I first started recording myself taking my medication because I was extremely afraid of needles, so I would record myself not to actually post it on social media, but feel like someone was there watching me and I needed to do it.

I kept the videos and the first couple ones that I posted online, I deleted immediately. I was like, “I’m too scared.” I was like, “Do people want to see this? I’m terrified.”

So there was a creator. Her name was Arielle Lee, and she showed a lot of, like, the vulnerabilities that come along with HAE. Her content really helped me humanize the disease. You know, instead of looking at textbook examples, I’m seeing a real person in real time having the same freakouts, having the same symptoms.

So it made me feel a lot better. And I’m like, I don’t see that anywhere else. So I’m like, “Let let me try and see if I can help anyone else.”

So when I first started, I would cut my head off. I wouldn’t show my face. I was, I was afraid, I really was. It’s a very vulnerable disease. And to put yourself in your lowest point on the internet is, was terrifying. Now it’s not.

But I would, you know, get five views on a video and then make it private. I’d be like, “No, never mind. I don’t want to do this.” And it took me a really long time to actually start posting content.

It also took me a long time to feel comfortable talking to the camera and talking to whoever was out there that wanted to watch my content. And then I started to get a few followers and people just interested in my content.
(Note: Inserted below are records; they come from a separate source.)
### src/hw/rtl/bfw_pkg.sv
// Shared types and constants for the bitplane framebuffer writer.
// No dependencies; imported by every module of the block.
package bfw_pkg;

    // Request opcodes carried on s_tuser
    typedef enum logic [1:0] {
        OP_CLEAR  = 2'd0,
        OP_INVERT = 2'd1,
        OP_PIXEL  = 2'd2,
        OP_READ   = 2'd3
    } op_t;

    // Configuration register indexes
    localparam logic [2:0] CFG_DISPLAY_WIDTH  = 3'd0;
    localparam logic [2:0] CFG_DISPLAY_HEIGHT = 3'd1;
    localparam logic [2:0] CFG_LINE_STEP      = 3'd2;
    localparam logic [2:0] CFG_PLANE_BYTES    = 3'd3;
    localparam logic [2:0] CFG_IMAGE_WIDTH    = 3'd4;
    localparam logic [2:0] CFG_IMAGE_HEIGHT   = 3'd5;
    localparam logic [2:0] CFG_RED_THRESHOLD  = 3'd6;

    localparam int CFG_INDEX_W = 3;
    localparam int CFG_DATA_W  = 16;

    // Register reset values
    localparam logic [10:0] RST_DISPLAY_WIDTH  = 11'd1024;
    localparam logic [10:0] RST_DISPLAY_HEIGHT = 11'd1024;
    localparam logic [7:0]  RST_LINE_STEP      = 8'd128;
    localparam logic [14:0] RST_PLANE_BYTES    = 15'd16384;
    localparam logic [10:0] RST_IMAGE_WIDTH    = 11'd1024;
    localparam logic [10:0] RST_IMAGE_HEIGHT   = 11'd1024;
    localparam logic [15:0] RST_RED_THRESHOLD  = 16'd0;

    // Stream payload layout
    localparam int S_TDATA_W = 56;
    localparam int S_TUSER_W = 2;
    localparam int M_TDATA_W = 8;
    localparam int M_TUSER_W = 1;

    localparam int PLANE_LSB = 0;
    localparam int POS_X_LSB = 1;
    localparam int POS_Y_LSB = 11;
    localparam int RED_LSB   = 21;
    localparam int BIDX_LSB  = 37;

    localparam logic [7:0] BYTE_ALL_ONES = 8'hff;
    localparam logic [7:0] BIT_MSB_MASK  = 8'h80;

    // Controller to datapath commands
    typedef struct packed {
        logic latch;        // capture accepted request
        logic pix_a;        // centre pixel, range checks
        logic pix_b;        // row times line step plus column byte
        logic pix_c;        // plane bound check, read byte
        logic pix_wr;       // write back modified byte
        logic rd_issue;     // read-byte lookup
        logic walk_step;    // one clear/invert walk position
        logic walk_wr;      // invert write back
        logic load_result;  // move result into output register
    } cmd_t;

    // Datapath to controller status
    typedef struct packed {
        logic walk_done;
        logic walk_rmw;
        logic out_free;
    } status_t;

endpackage
### src/rtl/lsrc_pkg.sv
`default_nettype none
package lsrc_pkg;

  localparam int CW      = 16;
  localparam int DW      = CW + 1;
  localparam int PW      = 2 * DW;
  localparam int BPS     = 3;
  localparam int DSTAGES = (DW + BPS - 1) / BPS;
  localparam int QN      = DSTAGES * BPS;
  localparam int CLIP_STEPS = 4;

  localparam int OC_LEFT   = 0;
  localparam int OC_RIGHT  = 1;
  localparam int OC_BOTTOM = 2;
  localparam int OC_TOP    = 3;

  typedef logic signed [CW-1:0] coord_t;
  typedef logic signed [DW-1:0] wide_t;

  localparam coord_t XMIN_RST = coord_t'(0);
  localparam coord_t XMAX_RST = coord_t'(4095);
  localparam coord_t YMIN_RST = coord_t'(0);
  localparam coord_t YMAX_RST = coord_t'(4095);

  typedef enum logic [1:0] {
    REG_XMIN = 2'd0,
    REG_XMAX = 2'd1,
    REG_YMIN = 2'd2,
    REG_YMAX = 2'd3
  } reg_idx_t;

  typedef struct packed {
    coord_t start_x;
    coord_t start_y;
    coord_t end_x;
    coord_t end_y;
  } in_item_t;

  typedef struct packed {
    logic   accepted;
    coord_t clip_start_x;
    coord_t clip_start_y;
    coord_t clip_end_x;
    coord_t clip_end_y;
  } out_item_t;

  typedef struct packed {
    coord_t xmin;
    coord_t xmax;
    coord_t ymin;
    coord_t ymax;
  } win_t;

  typedef struct packed {
    coord_t x0;
    coord_t y0;
    coord_t x1;
    coord_t y1;
    logic   done;
    logic   acc;
  } seg_t;

  typedef struct packed {
    seg_t            seg;
    logic            first;
    logic            fix_y;
    coord_t          fixv;
    coord_t          base;
    logic            neg;
    logic            dz;
    logic [DW-1:0]   sm;
    logic [DW-1:0]   nm;
    logic [DW-1:0]   dm;
    logic [PW-1:0]   prod;
    logic [DW-1:0]   rem;
    logic [QN-1:0]   low;
  } work_t;

  function automatic logic [3:0] outcode(coord_t x, coord_t y, win_t w);
    logic [3:0] c;
    c = '0;
    c[OC_LEFT]   = x < w.xmin;
    c[OC_RIGHT]  = x > w.xmax;
    c[OC_BOTTOM] = y < w.ymin;
    c[OC_TOP]    = y > w.ymax;
    return c;
  endfunction

  function automatic logic [DW-1:0] mag(wide_t v);
    logic [DW-1:0] m;
    m = v[DW-1] ? DW'(-v) : DW'(v);
    return m;
  endfunction

endpackage
`default_nettype wire

### src/rtl/lsrc_clip_step.sv
`default_nettype none
module lsrc_clip_step (
  input  wire logic          clk,
  input  wire logic          rst,
  input  wire logic          en,
  input  wire lsrc_pkg::win_t win,
  input  wire logic          in_valid,
  input  wire lsrc_pkg::seg_t in_seg,
  output logic               out_valid,
  output lsrc_pkg::seg_t     out_seg
);

  localparam int DS = lsrc_pkg::DSTAGES;

  lsrc_pkg::work_t sel, sel_next, mul, mul_next;
  logic            sel_v, mul_v;
  lsrc_pkg::work_t div_src [DS];
  lsrc_pkg::work_t div_next[DS];
  lsrc_pkg::work_t div_q   [DS];
  logic            div_v   [DS];
  lsrc_pkg::seg_t  seg_next;

  // Select stage: outcodes, trivial tests, edge choice and operand magnitudes.
  always_comb begin
    logic [3:0] c0, c1, co;
    lsrc_pkg::wide_t sx0, sy0, sx1, sy1, span, num, den;
    c0 = lsrc_pkg::outcode(in_seg.x0, in_seg.y0, win);
    c1 = lsrc_pkg::outcode(in_seg.x1, in_seg.y1, win);
    co = (c0 != 4'd0) ? c0 : c1;
    sx0 = {in_seg.x0[lsrc_pkg::CW-1], in_seg.x0};
    sy0 = {in_seg.y0[lsrc_pkg::CW-1], in_seg.y0};
    sx1 = {in_seg.x1[lsrc_pkg::CW-1], in_seg.x1};
    sy1 = {in_seg.y1[lsrc_pkg::CW-1], in_seg.y1};
    sel_next = '0;
    sel_next.seg = in_seg;
    sel_next.first = c0 != 4'd0;
    if (co[lsrc_pkg::OC_TOP]) begin
      span = sx1 - sx0;
      num  = {win.ymax[lsrc_pkg::CW-1], win.ymax} - sy0;
      den  = sy1 - sy0;
      sel_next.fix_y = 1'b1;
      sel_next.fixv  = win.ymax;
      sel_next.base  = in_seg.x0;
    end else if (co[lsrc_pkg::OC_BOTTOM]) begin
      span = sx1 - sx0;
      num  = {win.ymin[lsrc_pkg::CW-1], win.ymin} - sy0;
      den  = sy1 - sy0;
      sel_next.fix_y = 1'b1;
      sel_next.fixv  = win.ymin;
      sel_next.base  = in_seg.x0;
    end else if (co[lsrc_pkg::OC_RIGHT]) begin
      span = sy1 - sy0;
      num  = {win.xmax[lsrc_pkg::CW-1], win.xmax} - sx0;
      den  = sx1 - sx0;
      sel_next.fix_y = 1'b0;
      sel_next.fixv  = win.xmax;
      sel_next.base  = in_seg.y0;
    end else begin
      span = sy1 - sy0;
      num  = {win.xmin[lsrc_pkg::CW-1], win.xmin} - sx0;
      den  = sx1 - sx0;
      sel_next.fix_y = 1'b0;
      sel_next.fixv  = win.xmin;
      sel_next.base  = in_seg.y0;
    end
    sel_next.sm  = lsrc_pkg::mag(span);
    sel_next.nm  = lsrc_pkg::mag(num);
    sel_next.dm  = lsrc_pkg::mag(den);
    sel_next.neg = span[lsrc_pkg::DW-1] ^ num[lsrc_pkg::DW-1] ^ den[lsrc_pkg::DW-1];
    sel_next.dz  = den == '0;
    if (!in_seg.done) begin
      if ((c0 | c1) == 4'd0) begin
        sel_next.seg.done = 1'b1;
        sel_next.seg.acc  = 1'b1;
      end else if ((c0 & c1) != 4'd0) begin
        sel_next.seg.done = 1'b1;
        sel_next.seg.acc  = 1'b0;
      end
    end
  end

  always_comb begin
    mul_next = sel;
    mul_next.prod = lsrc_pkg::PW'(sel.sm) * lsrc_pkg::PW'(sel.nm);
  end

  // Restoring divider, BPS (three) quotient bits per stage. The quotient is
  // shifted into the low dividend bits as they are consumed.
  for (genvar g = 0; g < DS; g++) begin : g_div
    if (g == 0) begin : g_first
      always_comb begin
        div_src[g] = mul;
        div_src[g].rem = lsrc_pkg::DW'(mul.prod >> lsrc_pkg::QN);
        div_src[g].low = mul.prod[lsrc_pkg::QN-1:0];
      end
    end else begin : g_rest
      assign div_src[g] = div_q[g-1];
    end

    always_comb begin
      logic [lsrc_pkg::DW:0] t;
      div_next[g] = div_src[g];
      for (int i = 0; i < lsrc_pkg::BPS; i++) begin
        t = {div_next[g].rem, div_next[g].low[lsrc_pkg::QN-1]};
        div_next[g].low = {div_next[g].low[lsrc_pkg::QN-2:0], 1'b0};
        if (t >= {1'b0, div_next[g].dm}) begin
          t = t - {1'b0, div_next[g].dm};
          div_next[g].low[0] = 1'b1;
        end
        div_next[g].rem = t[lsrc_pkg::DW-1:0];
      end
    end

    always_ff @(posedge clk) begin
      if (rst) begin
        div_v[g] <= 1'b0;
      end else if (en) begin
        div_v[g] <= (g == 0) ? mul_v : div_v[(g == 0) ? 0 : g-1];
      end
      if (en) begin
        div_q[g] <= div_next[g];
      end
    end
  end

  // Write back the moved endpoint.
  always_comb begin
    lsrc_pkg::work_t w;
    logic signed [lsrc_pkg::QN:0] bx, qx, nv;
    lsrc_pkg::coord_t newv, px, py;
    w  = div_q[DS-1];
    bx = (lsrc_pkg::QN+1)'(w.base);
    qx = $signed({1'b0, w.low});
    nv = w.neg ? (bx - qx) : (bx + qx);
    newv = w.dz ? w.base : nv[lsrc_pkg::CW-1:0];
    px = w.fix_y ? newv : w.fixv;
    py = w.fix_y ? w.fixv : newv;
    seg_next = w.seg;
    if (!w.seg.done) begin
      if (w.first) begin
        seg_next.x0 = px;
        seg_next.y0 = py;
      end else begin
        seg_next.x1 = px;
        seg_next.y1 = py;
      end
    end
  end

  always_ff @(posedge clk) begin
    if (rst) begin
      sel_v     <= 1'b0;
      mul_v     <= 1'b0;
      out_valid <= 1'b0;
    end else if (en) begin
      sel_v     <= in_valid;
      mul_v     <= sel_v;
      out_valid <= div_v[DS-1];
    end
    if (en) begin
      sel     <= sel_next;
      mul     <= mul_next;
      out_seg <= seg_next;
    end
  end

endmodule
`default_nettype wire
$ cat src/rtl/core/mcs_pkg.sv
package mcs_pkg;
    localparam int MAX_NODES = 64;
    localparam int FRAC_BITS = 20;
    localparam int IDX_W = $clog2(MAX_NODES);
    localparam int CNT_W = $clog2(MAX_NODES + 1);
    localparam int VAL_W = 52;
    localparam int NUM_W = 32 + CNT_W + FRAC_BITS + 1;
    localparam int QB_W = $clog2(NUM_W + 1);

    localparam logic [0:0] KIND_LOAD = 1'b0;
    localparam logic [0:0] KIND_START = 1'b1;

    localparam logic [0:0] CFG_NODE_COUNT = 1'b0;
    localparam logic [0:0] CFG_VOLUME = 1'b1;

    typedef struct packed {
        logic search_start;
        logic div_start;
    } mcs_cmd_t;

    typedef struct packed {
        logic search_done;
        logic div_done;
    } mcs_status_t;
endpackage
===== src/sv/lpc_pkg.sv =====
// shared constants and types of the lidar polar to cartesian converter
package lpc_pkg;

  localparam int unsigned STEPS_PER_CIRCLE = 360000;
  localparam int unsigned AZ_SCALE = 10;

  // pi/2 in Q2.30, split as whole and fractional multiples of one step
  localparam longint unsigned HALF_PI_Q30 = 64'd1686629713;
  localparam longint unsigned SIN_Q = HALF_PI_Q30 / STEPS_PER_CIRCLE;
  localparam longint unsigned SIN_R = HALF_PI_Q30 % STEPS_PER_CIRCLE;
  localparam longint unsigned SIN_NRECIP = (64'd1 << 37) / STEPS_PER_CIRCLE;

  // polynomial divisors and their 2^32 reciprocals
  localparam int unsigned SIN_ITERS = 5;
  localparam logic [6:0] SIN_DIV [SIN_ITERS] = '{7'd110, 7'd72, 7'd42, 7'd20, 7'd6};
  localparam logic [31:0] SIN_RECIP [SIN_ITERS] = '{
    32'((64'd1 << 32) / 64'd110),
    32'((64'd1 << 32) / 64'd72),
    32'((64'd1 << 32) / 64'd42),
    32'((64'd1 << 32) / 64'd20),
    32'((64'd1 << 32) / 64'd6)
  };

  // stages of the sine unit: seven fixed plus three per polynomial step
  localparam int unsigned SIN_LAT = 7 + 3 * SIN_ITERS;

  // kind of an input word
  typedef enum logic {
    KIND_LOAD  = 1'b0,
    KIND_POINT = 1'b1
  } kind_e;

  typedef logic [18:0] angle_t;

  typedef struct packed {
    logic [14:0] mag;
    logic        neg;
  } trig_t;

  typedef struct packed {
    logic signed [18:0] az;
    logic signed [17:0] el;
  } corr_t;

endpackage


===== src/sv/lpc_corr_mem.sv =====
// per-laser correction memory with reset-cleared entry valid bits
module lpc_corr_mem import lpc_pkg::*; #(
  parameter int unsigned DEPTH = 128,
  localparam int unsigned AW = (DEPTH > 1) ? $clog2(DEPTH) : 1
) (
  input  logic          clk_i,
  input  logic          rst_ni,
  input  logic          wr_en_i,
  input  logic [AW-1:0] wr_addr_i,
  input  corr_t         wr_data_i,
  input  logic          rd_en_i,
  input  logic [AW-1:0] rd_addr_i,
  output corr_t         rd_data_o
);

  corr_t            mem_q [DEPTH];
  logic [DEPTH-1:0] vld_q;
  corr_t            rd_q;
  logic             rd_vld_q;

  always_ff @(posedge clk_i) begin
    if (wr_en_i) begin
      mem_q[wr_addr_i] <= wr_data_i;
    end
    if (rd_en_i) begin
      rd_q <= mem_q[rd_addr_i];
    end
  end

  always_ff @(posedge clk_i or negedge rst_ni) begin
    if (!rst_ni) begin
      vld_q    <= '0;
      rd_vld_q <= 1'b0;
    end else begin
      if (wr_en_i) begin
        vld_q[wr_addr_i] <= 1'b1;
      end
      if (rd_en_i) begin
        rd_vld_q <= vld_q[rd_addr_i];
      end
    end
  end

  // never-loaded lasers read as zero corrections
  assign rd_data_o = rd_vld_q ? rd_q : '0;

endmodule
===== src/sbt_pkg.sv =====
`timescale 1ns / 1ps
// ----------------------------------------------------------------------------
// sbt_pkg
// Shared constants, types and the exponential table for the sponge taper.
// ----------------------------------------------------------------------------
package sbt_pkg;

	localparam int COORD_BITS      = 24;
	localparam int TAPER_FRAC_BITS = 16;
	localparam int EXP_TABLE_DEPTH = 256;
	localparam int IDX_BITS        = $clog2(EXP_TABLE_DEPTH);
	localparam int FB              = TAPER_FRAC_BITS;
	localparam int DB              = FB + 1;           // depth in [0, 2^F]
	localparam int NUM_BITS        = COORD_BITS + 1;
	localparam int QDIV_BITS       = COORD_BITS + FB;  // dividend width
	localparam int COEF_BITS       = 16;
	localparam int SBITS           = FB + 1;
	localparam int XBITS           = COEF_BITS + SBITS;
	localparam int TAB_BITS        = FB + 1;
	localparam int OUT_BITS        = 17;
	localparam int QDEPTH          = 4;
	localparam int QPTR_BITS       = $clog2(QDEPTH);

	// Q60 argument step of the table, 16 / depth.
	localparam logic [63:0] EXP_STEP = (64'd1 << 62) / EXP_TABLE_DEPTH * 4;

	localparam logic [2:0] REG_LEN_X  = 3'd0;
	localparam logic [2:0] REG_LEN_Y  = 3'd1;
	localparam logic [2:0] REG_LEN_Z  = 3'd2;
	localparam logic [2:0] REG_EXT_X  = 3'd3;
	localparam logic [2:0] REG_EXT_Y  = 3'd4;
	localparam logic [2:0] REG_EXT_Z  = 3'd5;
	localparam logic [2:0] REG_ENABLE = 3'd6;
	localparam logic [2:0] REG_COEFFS = 3'd7;

	// One axis after classification: clamped numerators of both sides.
	typedef struct packed {
		logic [NUM_BITS-1:0]   num_lo;
		logic [NUM_BITS-1:0]   num_hi;
		logic [COORD_BITS-1:0] len;
		logic [COEF_BITS-1:0]  coef;
	} axis_job_t;

	typedef struct packed {
		axis_job_t [2:0] axis;
	} job_t;

	function automatic logic [63:0] q60_mul(input logic [63:0] a, input logic [63:0] b);
		logic [63:0] ah, al, bh, bl, mid, lo;
		ah  = a >> 30;
		al  = a & 64'h3FFF_FFFF;
		bh  = b >> 30;
		bl  = b & 64'h3FFF_FFFF;
		mid = ah * bl + al * bh;
		lo  = al * bl;
		return ah * bh + ((mid + (lo >> 30)) >> 30);
	endfunction

	// Long division by shift and subtract, used only while building the table.
	function automatic logic [63:0] udiv_const(input logic [63:0] n, input logic [63:0] d);
		logic [63:0] q, r;
		q = '0;
		r = '0;
		for (int b = 63; b >= 0; b--) begin
			r = {r[62:0], n[b]};
			if (r >= d) begin
				r    = r - d;
				q[b] = 1'b1;
			end
		end
		return q;
	endfunction

	typedef logic [TAB_BITS-1:0] tab_arr_t [EXP_TABLE_DEPTH+1];

	// Entry i holds exp(-16 i / depth) rounded to F fraction bits.
	function automatic tab_arr_t build_tab();
		tab_arr_t t;
		logic [63:0] term, ratio, v, half;
		term  = 64'd1 << 60;
		ratio = 64'd1 << 60;
		v     = 64'd1 << 60;
		half  = 64'd1 << (59 - FB);
		for (int k = 1; k <= 30; k++) begin
			term = udiv_const(q60_mul(term, EXP_STEP), 64'(k));
			if (k[0]) ratio = ratio - term;
			else ratio = ratio + term;
		end
		t[0] = TAB_BITS'((v + half) >> (60 - FB));
		for (int j = 1; j <= EXP_TABLE_DEPTH; j++) begin
			v    = q60_mul(v, ratio);
			t[j] = TAB_BITS'((v + half) >> (60 - FB));
		end
		return t;
	endfunction

	localparam tab_arr_t EXP_TAB = build_tab();

endpackage


===== src/sbt_queue.sv =====
`timescale 1ns / 1ps
// ----------------------------------------------------------------------------
// sbt_queue
// Short queue of classified jobs between the front and the back.
// ----------------------------------------------------------------------------
module sbt_queue import sbt_pkg::*; (
	input  logic clk,
	input  logic arst_n,
	input  logic wr_valid,
	output logic wr_ready,
	input  job_t wr_data,
	output logic rd_valid,
	input  logic rd_ready,
	output job_t rd_data
);

	job_t mem_q [QDEPTH];
	logic [QPTR_BITS-1:0] wp_q, rp_q;
	logic [QPTR_BITS:0]   cnt_q;
	logic wr, rd;

	assign wr_ready = cnt_q != QDEPTH[QPTR_BITS:0];
	assign rd_valid = cnt_q != '0;
	assign rd_data  = mem_q[rp_q];
	assign wr = wr_valid && wr_ready;
	assign rd = rd_valid && rd_ready;

	always_ff @(posedge clk or negedge arst_n) begin
		if (!arst_n) begin
			wp_q  <= '0;
			rp_q  <= '0;
			cnt_q <= '0;
		end else begin
			if (wr) wp_q <= wp_q + 1'b1;
			if (rd) rp_q <= rp_q + 1'b1;
			cnt_q <= cnt_q + (QPTR_BITS+1)'(wr) - (QPTR_BITS+1)'(rd);
		end
	end

	always_ff @(posedge clk) begin
		if (wr) mem_q[wp_q] <= wr_data;
	end

endmodule


===== config.mk =====
export PLATFORM = sky130hd
export DESIGN_NAME = sbt_queue
export DESIGN_NICKNAME = d
export VERILOG_FILES = /design/src/sbt_pkg.sv /design/src/sbt_queue.sv
export SDC_FILE = /design/constraint.sdc
export NUM_CORES = 1
export LEC_CHECK = 0
export BUFFER_PORTS_ARGS = -buffer_cell sky130_fd_sc_hd__clkbuf_2
export CORE_ASPECT_RATIO = 1.1
export CORE_UTILIZATION = 60
export CTS_CLUSTER_DIAMETER = 50
export DETAILED_ROUTE_END_ITERATION = 8
export GPL_TIMING_DRIVEN = 0
export PLACE_DENSITY = 0.8
export SYNTH_ARGS = -nofsm -noshare
export SYNTH_HDL_FRONTEND = slang
export SYNTH_SLANG_ARGS = --single-unit

===== constraint.sdc =====
create_clock -name clk -period 12.6 [get_ports clk]
set_input_delay 0.63 -clock clk [delete_from_list [all_inputs] [get_ports clk]]
set_output_delay 0.63 -clock clk [all_outputs]
set_load 0.02 [all_outputs]

Yosys cells after proc, flatten, opt, wreduce, memory -nomap -nowiden
Memory sizes are Yosys's and may differ from the RTL's.
Cells that the tools add are included.
{"block": "totals", "register_bits": 7, "ramBits": 1080, "output_inout_bits": 272, "mem_count": 1}
{"block": "op_classes", "n_addsub": 4, "n_eq_ne": 1, "muxes": 2, "reduce_logical": 3}
{"name": "mem_q", "words": 4, "word_bits": 270, "read_ports": 1, "rd_ports_with_merged_regs": 0, "write_ports": 1, "line": "sbt_queue.sv:17", "text": "job_t mem_q [QDEPTH];"}
{"operator": "$add 2x1->2 const B", "count": 2}
{"operator": "$add 3x1->3", "count": 1}
{"operator": "$ne 3x3->1 const B", "count": 1}
{"operator": "$reduce_bool 3->1", "count": 1}
{"operator": "$sub 3x1->3", "count": 1}
{"operator": "$logic_and 1x1->1", "count": 2}
{"operator": "$mux 1", "count": 2}

Longest topological paths before layout
{"block": "depth", "ltp_word": 4, "mapped_depth": 9, "ltp_nobuf": 9}

Worst setup path before layout
No wires, ideal clock.
{"block": "synth_timing", "path_kind": "reg2reg", "startpoint": "register cnt_q[2]", "endpoint": "memory mem_q[0][0] (netlist bit), enable pin", "setup_time_ns": 0.668, "t_arrival_ns": 6.888, "setup_slack_ns": 5.044, "path_stages_with_launch": 3, "n_path_buf": 0, "synth_period_minus_slack_ns": 7.556, "path_cell_list": "dfrtp_1 > nor3b_1 > and3b_1"}
{"block": "synth_between", "elab_chain_len": 4}
{"element": "start, declared", "line": "sbt_queue.sv:19", "text": "logic [QPTR_BITS:0] cnt_q;"}
{"element": "start signal, assigned", "line": "sbt_queue.sv:36", "text": "cnt_q <= cnt_q + (QPTR_BITS+1)'(wr) - (QPTR_BITS+1)'(rd);"}
{"element": "$ne 3x3->1", "line": "sbt_queue.sv:22", "text": "assign wr_ready = cnt_q != QDEPTH[QPTR_BITS:0];"}
{"element": "$logic_and 1x1->1", "line": "sbt_queue.sv:25", "text": "assign wr = wr_valid && wr_ready;"}
{"element": "$mux 1", "line": "sbt_queue.sv:41", "text": "if (wr) mem_q[wp_q] <= wr_data;"}
{"element": "$mux 1 (not written as such)", "line": "sbt_queue.sv:41"}
{"element": "end, declared", "line": "sbt_queue.sv:17"}
No other way between the ends.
Other people with HAE, a few medical professionals, which I appreciated them following me and being interested in the disease. Some caregivers and other people that looked like me and didn’t know what was going on with them.

I wish I was just scrolling TikTok one day and saw me. So I’m hoping that just sharing my content is going to help someone else get in the right place.

I direct a lot of people to the HAEA [Hereditary Angioedema Association] because I didn’t even know about that when I was first looking for resources, and they definitely talked me off the ledge a bunch of times when first getting diagnosed, because it’s so confusing. There’s only 7,000 people in the U.S. that I, you know, last figure that I heard, that have this disease.

So finding other people and them being someone you can relate to. So when I first started making those connections, it felt validating, right? Because your average everyday person doesn’t understand. And it’s just really nice to meet people that are like, oh, “Thank god, you look crazy, too.”